## Exercise aim
The expected output is every entry, repeated word for word.

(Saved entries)
===== src/rtl/md5_serial_sub.sv =====
// md5_serial_sub: digit-serial (a - b) mod 2^WIDTH, LSB-first borrow chain with start/done handshake
module md5_serial_sub #(
  parameter int WIDTH = 32,
  parameter int DIGIT = 1
) (
  input  logic             clk,
  input  logic             rst_n,
  input  logic             start,
  input  logic [WIDTH-1:0] a,
  input  logic [WIDTH-1:0] b,
  output logic             ready,
  output logic             busy,
  output logic             done,
  output logic [WIDTH-1:0] diff,
  output logic             borrow_out
);
  localparam int N  = WIDTH / DIGIT;
  localparam int CW = N > 1 ? $clog2(N) : 1;
  localparam logic [1:0] IDLE = 2'd0, RUN = 2'd1, DN = 2'd2;
  logic [1:0]             state;
  logic [WIDTH-1:0]       ra, rb, rd;
  logic [DIGIT-1:0]       dig;
  logic [CW-1:0]          cnt;
  logic [WIDTH+DIGIT-1:0] cat;
  logic                   brw, bin, bout;
  assign ready = state != RUN;
  assign busy  = state == RUN;
  assign done  = state == DN;
  // DIGIT chained full-subtractor cells on the low operand bits
  always_comb begin
    bin = brw;
    dig = '0;
    for (int i = 0; i < DIGIT; i++) begin
      dig[i] = ra[i] ^ rb[i] ^ bin;
      bin    = (~ra[i] & rb[i]) | (~(ra[i] ^ rb[i]) & bin);
    end
    bout = bin;
  end
  // new digit enters at the top so the result ends up LSB-aligned after N steps
  assign cat = {dig, rd};
  always_ff @(posedge clk) begin
    if (!rst_n) begin
      state      <= IDLE;
      ra         <= '0;
      rb         <= '0;
      rd         <= '0;
      brw        <= 1'b0;
      cnt        <= '0;
      diff       <= '0;
      borrow_out <= 1'b0;
    end else if (busy) begin
      ra  <= ra >> DIGIT;
      rb  <= rb >> DIGIT;
      rd  <= cat[WIDTH+DIGIT-1:DIGIT];
      brw <= bout;
      cnt <= cnt + CW'(1);
      if (cnt == CW'(N - 1)) begin
        diff       <= cat[WIDTH+DIGIT-1:DIGIT];
        borrow_out <= bout;
        state      <= DN;
      end
    end else if (start) begin
      ra    <= a;
      rb    <= b;
      brw   <= 1'b0;
      cnt   <= '0;
      state <= RUN;
    end else begin
      state <= IDLE;
    end
  end
endmodule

## The answer
===== src/rtl/md5_serial_sub.sv =====
// md5_serial_sub: digit-serial (a - b) mod 2^WIDTH, LSB-first borrow chain with start/done handshake
module md5_serial_sub #(
  parameter int WIDTH = 32,
  parameter int DIGIT = 1
) (
  input  logic             clk,
  input  logic             rst_n,
  input  logic             start,
  input  logic [WIDTH-1:0] a,
  input  logic [WIDTH-1:0] b,
  output logic             ready,
  output logic             busy,
  output logic             done,
  output logic [WIDTH-1:0] diff,
  output logic             borrow_out
);
  localparam int N  = WIDTH / DIGIT;
  localparam int CW = N > 1 ? $clog2(N) : 1;
  localparam logic [1:0] IDLE = 2'd0, RUN = 2'd1, DN = 2'd2;
  logic [1:0]             state;
  logic [WIDTH-1:0]       ra, rb, rd;
  logic [DIGIT-1:0]       dig;
  logic [CW-1:0]          cnt;
  logic [WIDTH+DIGIT-1:0] cat;
  logic                   brw, bin, bout;
  assign ready = state != RUN;
  assign busy  = state == RUN;
  assign done  = state == DN;
  // DIGIT chained full-subtractor cells on the low operand bits
  always_comb begin
    bin = brw;
    dig = '0;
    for (int i = 0; i < DIGIT; i++) begin
      dig[i] = ra[i] ^ rb[i] ^ bin;
      bin    = (~ra[i] & rb[i]) | (~(ra[i] ^ rb[i]) & bin);
    end
    bout = bin;
  end
  // new digit enters at the top so the result ends up LSB-aligned after N steps
  assign cat = {dig, rd};
  always_ff @(posedge clk) begin
    if (!rst_n) begin
      state      <= IDLE;
      ra         <= '0;
      rb         <= '0;
      rd         <= '0;
      brw        <= 1'b0;
      cnt        <= '0;
      diff       <= '0;
      borrow_out <= 1'b0;
    end else if (busy) begin
      ra  <= ra >> DIGIT;
      rb  <= rb >> DIGIT;
      rd  <= cat[WIDTH+DIGIT-1:DIGIT];
      brw <= bout;
      cnt <= cnt + CW'(1);
      if (cnt == CW'(N - 1)) begin
        diff       <= cat[WIDTH+DIGIT-1:DIGIT];
        borrow_out <= bout;
        state      <= DN;
      end
    end else if (start) begin
      ra    <= a;
      rb    <= b;
      brw   <= 1'b0;
      cnt   <= '0;
      state <= RUN;
    end else begin
      state <= IDLE;
    end
  end
endmodule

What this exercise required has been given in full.